According to the most modest estimates, the volume of investment that European countries and businesses will have to make in preserving the operation of the Ukrainian GTS will be €10-12 billion in the period from 2020 to 2025, and that is on the assumption that the standard of corruption in Ukraine remains at the existing level and there is no further deterioration in the political system. It should be noted that if the pronouncements of Ukrainian officials are to be believed, supporting the ability of the Ukrainian GTS to function should amount to $200-300 billion in annual investments alone – which Ukraine is not planning to allocate. Furthermore, it is planned to preserve the highly opaque scheme for the expenditure of these funds and to ignore the non-economic risks, which are objectively growing.

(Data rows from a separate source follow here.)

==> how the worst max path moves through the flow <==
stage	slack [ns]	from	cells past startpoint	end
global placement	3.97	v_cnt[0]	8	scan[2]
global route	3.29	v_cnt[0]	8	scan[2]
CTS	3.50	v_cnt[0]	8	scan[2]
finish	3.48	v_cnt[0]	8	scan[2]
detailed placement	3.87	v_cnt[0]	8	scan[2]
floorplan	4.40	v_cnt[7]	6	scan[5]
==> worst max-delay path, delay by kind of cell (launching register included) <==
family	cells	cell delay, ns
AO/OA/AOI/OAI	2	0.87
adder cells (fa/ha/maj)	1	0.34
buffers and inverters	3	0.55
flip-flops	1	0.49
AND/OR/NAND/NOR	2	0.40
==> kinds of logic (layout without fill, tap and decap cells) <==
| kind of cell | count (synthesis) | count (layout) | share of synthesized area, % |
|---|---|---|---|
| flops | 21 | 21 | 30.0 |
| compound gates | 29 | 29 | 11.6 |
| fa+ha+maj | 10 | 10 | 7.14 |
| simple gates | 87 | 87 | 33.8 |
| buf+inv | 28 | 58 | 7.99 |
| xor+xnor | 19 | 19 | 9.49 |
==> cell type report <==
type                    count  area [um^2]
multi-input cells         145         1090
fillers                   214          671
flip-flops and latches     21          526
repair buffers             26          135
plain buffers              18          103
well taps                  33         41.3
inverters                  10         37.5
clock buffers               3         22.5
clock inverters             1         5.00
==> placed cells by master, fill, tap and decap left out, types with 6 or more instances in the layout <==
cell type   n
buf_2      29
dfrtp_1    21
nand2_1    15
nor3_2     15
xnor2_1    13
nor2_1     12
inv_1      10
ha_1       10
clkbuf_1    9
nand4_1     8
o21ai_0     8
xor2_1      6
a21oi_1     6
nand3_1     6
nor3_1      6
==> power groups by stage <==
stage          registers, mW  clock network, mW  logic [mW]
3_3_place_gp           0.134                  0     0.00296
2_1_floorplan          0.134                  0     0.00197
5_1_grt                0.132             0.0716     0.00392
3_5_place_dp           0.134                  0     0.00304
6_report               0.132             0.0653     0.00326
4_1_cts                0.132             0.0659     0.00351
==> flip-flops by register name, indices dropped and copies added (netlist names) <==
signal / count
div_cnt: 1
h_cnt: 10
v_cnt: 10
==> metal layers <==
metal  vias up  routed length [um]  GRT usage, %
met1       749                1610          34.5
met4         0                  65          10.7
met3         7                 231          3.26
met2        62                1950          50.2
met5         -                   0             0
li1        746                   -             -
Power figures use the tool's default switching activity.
## src/hdl/display_pkg.sv

```systemverilog
`default_nettype none

package display_pkg;

    // ======================================================================
    // Pixel and colour types
    // ======================================================================

    // Stored pixel, 0b00RRGGBB
    typedef logic [7:0] pixel_t;

    // One VGA DAC channel
    typedef logic [3:0] color_t;

    typedef struct packed {
        color_t red;
        color_t green;
        color_t blue;
    } rgb_t;

    typedef struct packed {
        logic sclk;
        logic cs_n;
        logic mosi;
    } spi_pins_t;

    // ======================================================================
    // Video timing
    // ======================================================================

    // Counts in screen pixels (h) and lines (v), each phase in scan order
    typedef struct packed {
        logic [9:0] h_sync;
        logic [9:0] h_back;
        logic [9:0] h_active;
        logic [9:0] h_front;
        logic [9:0] v_sync;
        logic [9:0] v_back;
        logic [9:0] v_active;
        logic [9:0] v_front;
    } vga_timing_t;

    localparam vga_timing_t VGA_640X480 = '{
        h_sync:   10'd96,
        h_back:   10'd48,
        h_active: 10'd640,
        h_front:  10'd16,
        v_sync:   10'd2,
        v_back:   10'd33,
        v_active: 10'd480,
        v_front:  10'd10
    };

    // Scan position, x and y relative to the active window
    typedef struct packed {
        logic [9:0] x;
        logic [9:0] y;
        logic       active;
        logic       hsync_n;
        logic       vsync_n;
    } scan_t;

    // ======================================================================
    // Command bytes
    // ======================================================================

    localparam int CMD_BIT = 7;

    // Codes in the low seven bits of a control byte
    localparam logic [6:0] CMD_ALIGN = 7'h00;
    localparam logic [6:0] CMD_SWAP  = 7'h01;

    // Enough for 320x240
    localparam int ADDR_W = 17;

endpackage

`default_nettype wire
```

## src/hdl/pixel_out.sv

```systemverilog
`default_nettype none

module pixel_out (
    input  logic                clk,
    input  logic                rst,
    input  display_pkg::scan_t  scan,
    input  display_pkg::pixel_t rd_pixel,
    output display_pkg::rgb_t   rgb,
    output logic                hsync_n,
    output logic                vsync_n
);

    // Scan flags delayed to line up with RAM data
    logic active_d;
    logic hsync_d;
    logic vsync_d;

    always_ff @(posedge clk or posedge rst) begin
        if (rst) begin
            active_d <= 1'b0;
            hsync_d  <= 1'b0;
            vsync_d  <= 1'b0;
            rgb      <= '0;
            hsync_n  <= 1'b0;
            vsync_n  <= 1'b0;
        end else begin
            active_d <= scan.active;
            hsync_d  <= scan.hsync_n;
            vsync_d  <= scan.vsync_n;
            hsync_n  <= hsync_d;
            vsync_n  <= vsync_d;
            if (active_d) begin
                // 2-bit channels into the top of the 4-bit DAC
                rgb.red   <= {rd_pixel[5:4], 2'b00};
                rgb.green <= {rd_pixel[3:2], 2'b00};
                rgb.blue  <= {rd_pixel[1:0], 2'b00};
            end else begin
                rgb <= '0;
            end
        end
    end

endmodule

`default_nettype wire

```

## config.mk

```make
export PLATFORM = sky130hd
export DESIGN_NAME = pixel_out
export DESIGN_NICKNAME = d
export VERILOG_FILES = /design/src/hdl/display_pkg.sv /design/src/hdl/pixel_out.sv
export SDC_FILE = /design/constraint.sdc
export NUM_CORES = 1
export LEC_CHECK = 0
export BUFFER_PORTS_ARGS = -buffer_cell sky130_fd_sc_hd__buf_2
export CAP_MARGIN = 15
export CORE_MARGIN = 1.5
export CORE_UTILIZATION = 26
export CTS_BUF_LIST = sky130_fd_sc_hd__clkbuf_16
export CTS_CLUSTER_SIZE = 16
export DETAILED_ROUTE_END_ITERATION = 8
export PLACE_DENSITY = 0.7
export SLEW_MARGIN = 10
export SYNTH_ARGS = -nofsm -noshare
export SYNTH_HDL_FRONTEND = slang
export SYNTH_SLANG_ARGS = --single-unit
```

## constraint.sdc

```tcl
create_clock -name clk -period 0.8 [get_ports clk]
set_input_delay 0.04 -clock clk [delete_from_list [all_inputs] [get_ports clk]]
set_output_delay 0.04 -clock clk [all_outputs]
set_load 0.05 [all_outputs]
```

After elaboration in Yosys (flattened, before gate mapping)
Index checks and enable logic that the tools add are counted.
Word-level totals
  register bits: 17
  input bits: 33
  output and inout port bits: 14
  word-level logic and storage cells: 9
Operators by class
  multiplexer cells: 1
Operator list (count)
  12-bit two-way mux: 1

Logic depth before layout (Yosys ltp)
Gate-level depths: netlist (run 1).
  depth after elaboration: 1
  depth in mapped cells: 1
  mapped depth without buffers: 1

Worst setup path after synthesis (run 1)
No wires, ideal clock.
  path type: reg2out
  start: reg hsync_n
  end: out hsync_n
  data arrival time: 0.586 ns
  data required time: 0.760 ns
  setup slack: 0.174 ns
  cell stages (with the launch flop): 1
  buffers on the path: 0
  path through: dfrtp_1
RTL lines
  from (decl): line pixel_out.sv:9  | output logic hsync_n,
  from (signal assigned): line pixel_out.sv:30  | hsync_n <= hsync_d;
No word-level cell between the ends.

Worst setup path in the final report (run 1)
  start: reg rgb[7] (netlist bit)
  end: out rgb[7] (netlist bit)
RTL lines
  from (decl): line pixel_out.sv:8  | output display_pkg::rgb_t rgb,
No word-level cell between the ends.

==> run_results.csv, run 1 <==
group,metric,value,unit
global_route,grt.total_usage,0.101,
global_route,antenna_found_initial,0,
sta,rsz0062_at_grt,"true",
synthesis,avgSynthCellArea,14.6,µm²
worst_setup_path,crit_fanout,1,
sta,maxSlewViolCount,0,
floorplan,die_h,40.5,µm
drt,via_per_inst,3.55,
synthesis,synth_cell_types,5,
synthesis,yosysWarnings,0,
drt,drc,0,
clock_tree,tritoncts,"done",
worst_setup_path,crit_path_end_kind,"primary output",
drt,final_antenna_net_count,0,
clock_tree,cts_sinks,11,
synthesis,synth_most_common_cell,"dfrtp_1",
synthesis,synth_top_area_frac,0.753,
synthesis,synthFlopType,"dfrtp_1",
worst_setup_path,crit_required,0.76,ns
global_route,grt_pass1_vias,232,
clock_tree,post_cts_buffers,0,
drt,post_drt_wl_per_cell,8.94,µm
pwr,peakVddDrop,0.00178,V
placed_design,port-buffer-count,18,
floorplan,dieWidth,40.5,µm
floorplan,core,0.00130,mm²
floorplan,start_util,0.281,
synthesis,syn-cell-area,365,µm²
worst_setup_path,critPathBufInv,1,
floorplan,dieArea,0.00164,mm²
global_route,grt.overflow.total,0,
synthesis,synth-seq-cells,11,
global_route,grt_max_degree,12,
global_route,grt_pass1_wl,903,µm
synthesis,syn_inst,25,
drt,num_vias,231,
outcome,run_status,"complete, but fails checks",
clock_tree,cts.clk_slew.worst_paths,0.04,ns
cells_and_area,nNetsFinal,84,
synthesis,synth_edf_count,0,
drt,drtIter0Drc,3,
pwr,totalPowerFinal,1.72,mW
worst_setup_path,reg2reg_from,"active_d",
cells_and_area,synthToLayoutAreaGrowth,68.8,%
sta,fin_ws,-0.0000530,ns
clock_tree,cts_root_buffer,"clkbuf_16",
synthesis,yosys-top-cells-count,"11 x dfrtp_1, 6 x and2_1, 6 x buf_4, 1 x conb_1, 1 x inv_1",
drt,dr.pass1.iters,2,
worst_setup_path,cp_slowest_stage_delay,0.37,ns
pwr,power_density,2780,mW/mm²
worst_setup_path,crit_chain,"buf_6",
drt,drt_wl_total,581,µm
worst_setup_path,cpMaxStageDelayCell,"dfrtp_1",
clock_tree,cts_buffers,3,
sta,fmax,1250,MHz
flow_run,max_cap_violations,0,
worst_setup_path,start_kind,"flop",
worst_hold_path,hp-class,"primary input to flop",
floorplan,num_io_pins,47,
cells_and_area,drive_gt1_frac,0.420,
sta,hold_violations,0,
synthesis,synthTopCellsByArea,"dfrtp_1 75%, buf_4 12%, and2_1 10%",
worst_setup_path,crit_arrival,0.76,ns
worst_setup_path,r2r_slack,0.13,ns
clock_tree,clock_latency,0.23,ns
synthesis,synth_seq_area_share,0.753,
clock_tree,cts-htree-levels,1,
placed_design,pre_cts_slack,0.119,ns
sta,period_needed,0.800,ns
worst_hold_path,hold_start,"rd_pixel[5]",
pwr,p_leak,0.323,nW
cells_and_area,num_antenna_cells,0,
outcome,failed_checks,"negative setup slack",
worst_setup_path,path_delay_family,"flip-flops",
clock_tree,clock_path_buffers,2,
sta,clock_skew,0.00157,ns
sta,setup_viol,1,
synthesis,synth_top_area_cell,"dfrtp_1",
synthesis,synthArstFlopShare,1.00,
worst_setup_path,startpoint,"rgb[7]",
sta,timing.final.crit_share,1.00,
worst_setup_path,path_class,"flop to primary output",
placed_design,place.gp.congestion,0.592,
floorplan,rows,13,
metrics by stage:
step	TNS, ns	instances	hold slack [ns]	util	area (µm²)
after global routing	-0.0912	65	0.0155	0.474	617
final	-0.0000530	65	0.0167	0.474	617
after floorplan	0	30	-0.108	-	384
after CTS	-0.0149	65	0.0131	0.474	617
after global placement	0	57	0.0277	0.344	448
after detailed placement	0	57	0.0391	0.344	448
metal layers:
metal,global-route usage,up-vias,part of all wire
met2,0.175,18,0.53
met4,0.0500,0,0
met3,0.100,0,0.13
met5,0,-,0
met1,0.0687,101,0.34
li1,-,112,-
layout by cell type, fill, tap and decap left out, drive strengths merged:
cell type,n
buf,18
dfrtp,11
and2,6
conb,6
dlygate4sd3,4
clkbuf,3
inv,2
sequential cells by signal (all words and copies together) (netlist names):
register and cells:
vsync_d 1, active_d 1, rgb 6, vsync_n 1
hsync_n 1, hsync_d 1
where the power goes:
part	internal, mW	switching, mW
clock	0.653	0.220
sequential	0.587	0.0133
combinational	0.0766	0.165
kinds of logic after synthesis:
| kind of cell | after synthesis | share of synthesized area |
|---|---|---|
| flops | 11 | 0.753 |
| buf+inv | 7 | 0.134 |
| simple gates | 6 | 0.103 |
| other cells | 1 | 0.0103 |
worst paths after layout:
| path | depth (start not counted) | to |
|---|---|---|
| worst min-delay path | 2 | rgb[11] |
| max in group asynchronous | 3 | active_d |
| min in group asynchronous | 3 | hsync_n |
| worst max-delay path | 1 | rgb[7] |
| worst min register to register | 0 | hsync_n |
| worst max register to register | 1 | rgb[7] |
repair_timing:
action	in CTS	in global routing
hold endpoints to repair	14	0
endpoints found under the setup margin	8	8
hold buffers	4	0
resized for setup	16	0
cell type report:
class / instances / area, µm²
clock buffers: 3 / 75.1
clock inverters: 1 / 3.75
fillers: 117 / 684
inverters: 1 / 3.75
multi-input cells: 12 / 60.1
flip-flops and latches: 11 / 275
well taps: 15 / 18.8
repair buffers: 22 / 180
No activity file was read; power rests on OpenSTA's default activity.
==> run 2, diff against run 1 <==
--- a/config.mk
+++ b/config.mk
@@ -5,6 +5,7 @@
 export SDC_FILE = /design/constraint.sdc
 export NUM_CORES = 1
 export LEC_CHECK = 0
+export ABC_AREA = 1
 export BUFFER_PORTS_ARGS = -buffer_cell sky130_fd_sc_hd__buf_2
 export CAP_MARGIN = 15
 export CORE_MARGIN = 1.5
@@ -12,7 +13,7 @@
 export CTS_BUF_LIST = sky130_fd_sc_hd__clkbuf_16
 export CTS_CLUSTER_SIZE = 16
 export DETAILED_ROUTE_END_ITERATION = 8
-export PLACE_DENSITY = 0.7
+export PLACE_DENSITY = 0.69
 export SLEW_MARGIN = 10
 export SYNTH_ARGS = -nofsm -noshare
 export SYNTH_HDL_FRONTEND = slang
==> run 2 against run 1 <==
The flow finishes with violations (negative hold slack). Maximum frequency grew 0.47%. Die area up 1.9%. Synthesized cell count increased by 24%. Via count grew 15%. Total power increased by 0.25%. Area after synthesis up 2.1%. Worst setup slack improved by 0.0038 ns. Utilization grew 1.5 points. Count of clock-buffer cells in the layout stayed put. Critical endpoint is now rgb[10]. Largest cell class unchanged.
==> run_results.csv, run 2 <==
group,metric,value,unit
floorplan,die_h,40.9,µm
worst_setup_path,crit_fanout,1,
outcome,run_status,"complete, but fails checks",
floorplan,dieWidth,40.9,µm
worst_setup_path,crit_chain,"buf_6",
cells_and_area,register_area,275,µm²
global_route,grt_pass1_vias,231,
cells_and_area,synthToLayoutAreaGrowth,72.8,%
worst_setup_path,worst_r2r_path_depth,2,
drt,final_antenna_net_count,0,
clock_tree,clock_latency,0.23,ns
cells_and_area,nNetsFinal,92,
placed_design,pre_cts_slack,0.143,ns
clock_tree,cts-htree-levels,1,
worst_setup_path,r2r_slack,0.14,ns
cells_and_area,fillers,107,
worst_setup_path,reg2reg_from,"active_d",
clock_tree,cts_sinks,11,
synthesis,synthTopCellsByArea,"dfrtp_1 74%, buf_4 12%, inv_1 7.0%",
clock_tree,post_cts_buffers,0,
worst_setup_path,worst-path-stages,1,
drt,post_drt_wl_per_cell,8.18,µm
worst_hold_path,hp-class,"primary input to flop",
cells_and_area,layout_commonest_cell,"dfrtp_1",
worst_setup_path,path_class,"flop to primary output",
flow_run,max_cap_violations,0,
sta,period_needed,0.796,ns
synthesis,synthFlopType,"dfrtp_1",
synthesis,yosysWarnings,0,
worst_setup_path,r2r-end,"rgb[7]",
cells_and_area,drive_gt1_frac,0.362,
sta,timing.final.crit_share,0.995,
worst_setup_path,path_delay_family,"flip-flops",
clock_tree,cts_root_buffer,"clkbuf_16",
floorplan,core,0.00132,mm²
worst_hold_path,hold_depth,3,
synthesis,syn_inst,31,
global_route,grt.overflow.total,0,
synthesis,syn-cell-area,373,µm²
global_route,antenna_found_initial,0,
worst_hold_path,hold_start,"rd_pixel[2]",
sta,hold_violations,3,
floorplan,start_util,0.283,
sta,setup_viol,0,
worst_setup_path,crit_path_end_kind,"primary output",
global_route,grt.total_usage,0.0908,
sta,clock_skew,0.000464,ns
sta,rsz0062_at_grt,"true",
outcome,failed_checks,"negative hold slack",
drt,dr.pass1.iters,2,
synthesis,synth_top_area_frac,0.738,
drt,via_per_inst,3.63,
worst_setup_path,crit_required,0.76,ns
worst_setup_path,start_kind,"flop",
drt,drt_wl_total,597,µm
cells_and_area,final_cell_mix,"11 x dfrtp_1, 10 x buf_2, 8 x inv_1, 8 x buf_6",
placed_design,port-buffer-count,18,
pwr,peakVddDrop,0.000684,V
cells_and_area,largest_register,"rgb",
synthesis,avgSynthCellArea,12.0,µm²
worst_hold_path,hold_end,"rgb[6]",
placed_design,dpl.hpwl,376,µm
drt,drtIter0Drc,4,
cells_and_area,num_antenna_cells,0,
sta,timing.hold.ws,-0.00342,ns
clock_tree,cts.clk_slew.worst_paths,0.04,ns
synthesis,synth_edf_count,0,
synthesis,synth_cell_types,5,
cells_and_area,largest_reg_flops,6,
drt,num_vias,265,
pwr,totalPowerFinal,1.72,mW
cells_and_area,utilization,0.489,
global_route,grt_max_degree,12,
sta,maxSlewViolCount,0,
synthesis,synth-seq-cells,11,
worst_setup_path,critPathBufInv,1,
clock_tree,cts_buffers,3,
synthesis,synth_top_area_cell,"dfrtp_1",
floorplan,rows,13,
worst_setup_path,cpMaxStageDelayCell,"dfrtp_1",
global_route,grt_pass1_wl,869,µm
worst_setup_path,crit_arrival,0.76,ns
synthesis,yosys-top-cells-count,"11 x dfrtp_1, 7 x inv_1, 6 x buf_4, 6 x nand2_1, 1 x conb_1",
floorplan,num_io_pins,47,
pwr,p_leak,0.376,nW
synthesis,synthArstFlopShare,1.00,
clock_tree,clock_path_buffers,2,
pwr,power_density,2670,mW/mm²
drt,drc,0,
placed_design,place.gp.congestion,0.455,
clock_tree,tritoncts,"done",
sta,fin_ws,0.00370,ns
synthesis,synth_most_common_cell,"dfrtp_1",
floorplan,dieArea,0.00167,mm²
synthesis,synth_seq_area_share,0.738,
cells_and_area,multi_input_area,45.0,µm²
sta,fmax,1260,MHz
worst_setup_path,cp_slowest_stage_delay,0.37,ns
-- run 2: cell types whose count changed after synthesis, sizes merged --
cell   previous run  this run
inv               1         7
nand2             0         6
and2              6         0
-- run 2: logic make-up after synthesis --
family,count (synthesis),synth area share
buf+inv,13,0.191
flops,11,0.738
other cells,1,0.0101
simple gates,6,0.0604
-- run 2: metal layers --
metal,global-route usage,vias to the layer above,share of wire
met3,0.0489,5,0.15
met2,0.141,22,0.44
li1,-,126,-
met5,0,-,0
met4,0.100,0,0.042
met1,0.0774,112,0.36
-- run 2: what timing repair did --
action                                 CTS  global route
setup endpoints to repair                8             8
hold buffers                             6             0
gates resized for setup                 16             0
endpoints found under the hold margin   16             0
-- run 2: worst max-delay path by stage --
stage	startpoint	to	slack, ns
after floorplan	hsync_n	hsync_n	0.17
after global placement	active_d	rgb[2]	0.16
after detailed placement	active_d	rgb[7]	0.14
after CTS	rgb[10]	rgb[10]	-0.0007
after global routing	rgb[11]	rgb[11]	-0.02
final	rgb[10]	rgb[10]	0.004
-- run 2: power breakdown --
| group | leakage (nW) | switching (mW) | total [mW] | internal (mW) |
|---|---|---|---|---|
| clock | 0.0423 | 0.215 | 0.868 | 0.653 |
| sequential | 0.136 | 0.0150 | 0.603 | 0.588 |
| combinational | 0.198 | 0.169 | 0.250 | 0.0805 |
| total | 0.376 | 0.399 | 1.72 | 1.32 |
-- run 2: cell type report --
class	count	area share
flip-flops and latches	11	0.427
well taps	15	0.0291
clock inverters	1	0.00583
multi-input cells	12	0.0699
repair buffers	24	0.311
inverters	7	0.0408
clock buffers	3	0.117
-- run 2: stage by stage --
| stage | setup TNS (ns) | cell area [µm²] | instances | hold slack, ns |
|---|---|---|---|---|
| 5_1_grt | -0.129 | 644 | 73 | 0.00145 |
| 6_report | 0 | 644 | 73 | -0.00342 |
| 3_5_place_dp | 0 | 455 | 63 | 0.0443 |
| 3_3_place_gp | 0 | 455 | 63 | 0.0309 |
| 2_1_floorplan | 0 | 392 | 36 | -0.108 |
| 4_1_cts | -0.000672 | 644 | 73 | 0.000312 |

After the recent decision of a Stockholm arbitration court that Gazprom should pay Ukraine compensation, there is in theory no option by which Russia would become a co-investor in a project to modernize the Ukrainian GTS.This is the case even if EU structures succeed for a time in blocking the Nord Stream 2 project and delaying progress on implementing extension of TurkStream to EU countries. This will entail great political and PR cost and damage to relations with Russia.
That is, as a result of politically motivated actions, mainly by European structures in questions of pan-European energy security and the energy security of the EU countries key to providing forward economic growth, a dangerous Catch-22 has arisen, in which any further move that Europe makes in the existing paradigm will threatens serious consequences. Attention should be paid to the fact that this situation has arisen at a moment when an active re-ordering in the global energy market is taking place and a new price war between hydrocarbon suppliers has not been ruled out – and this time, as President Trump’s actions demonstrate, it could involve political pressure.
For the EU however, particularly at a corporate level, the situation that has arisen around supplies of Russian gas through Ukraine and in general around the Ukrainian GTS, should become a very important lesson, undermining once more the great danger of taking political decisions in an economic context. This is especially so considering that an exceptionally difficult period lies ahead for the European Union, with the completion of a renewed regulatory mechanism in the sphere of energy security.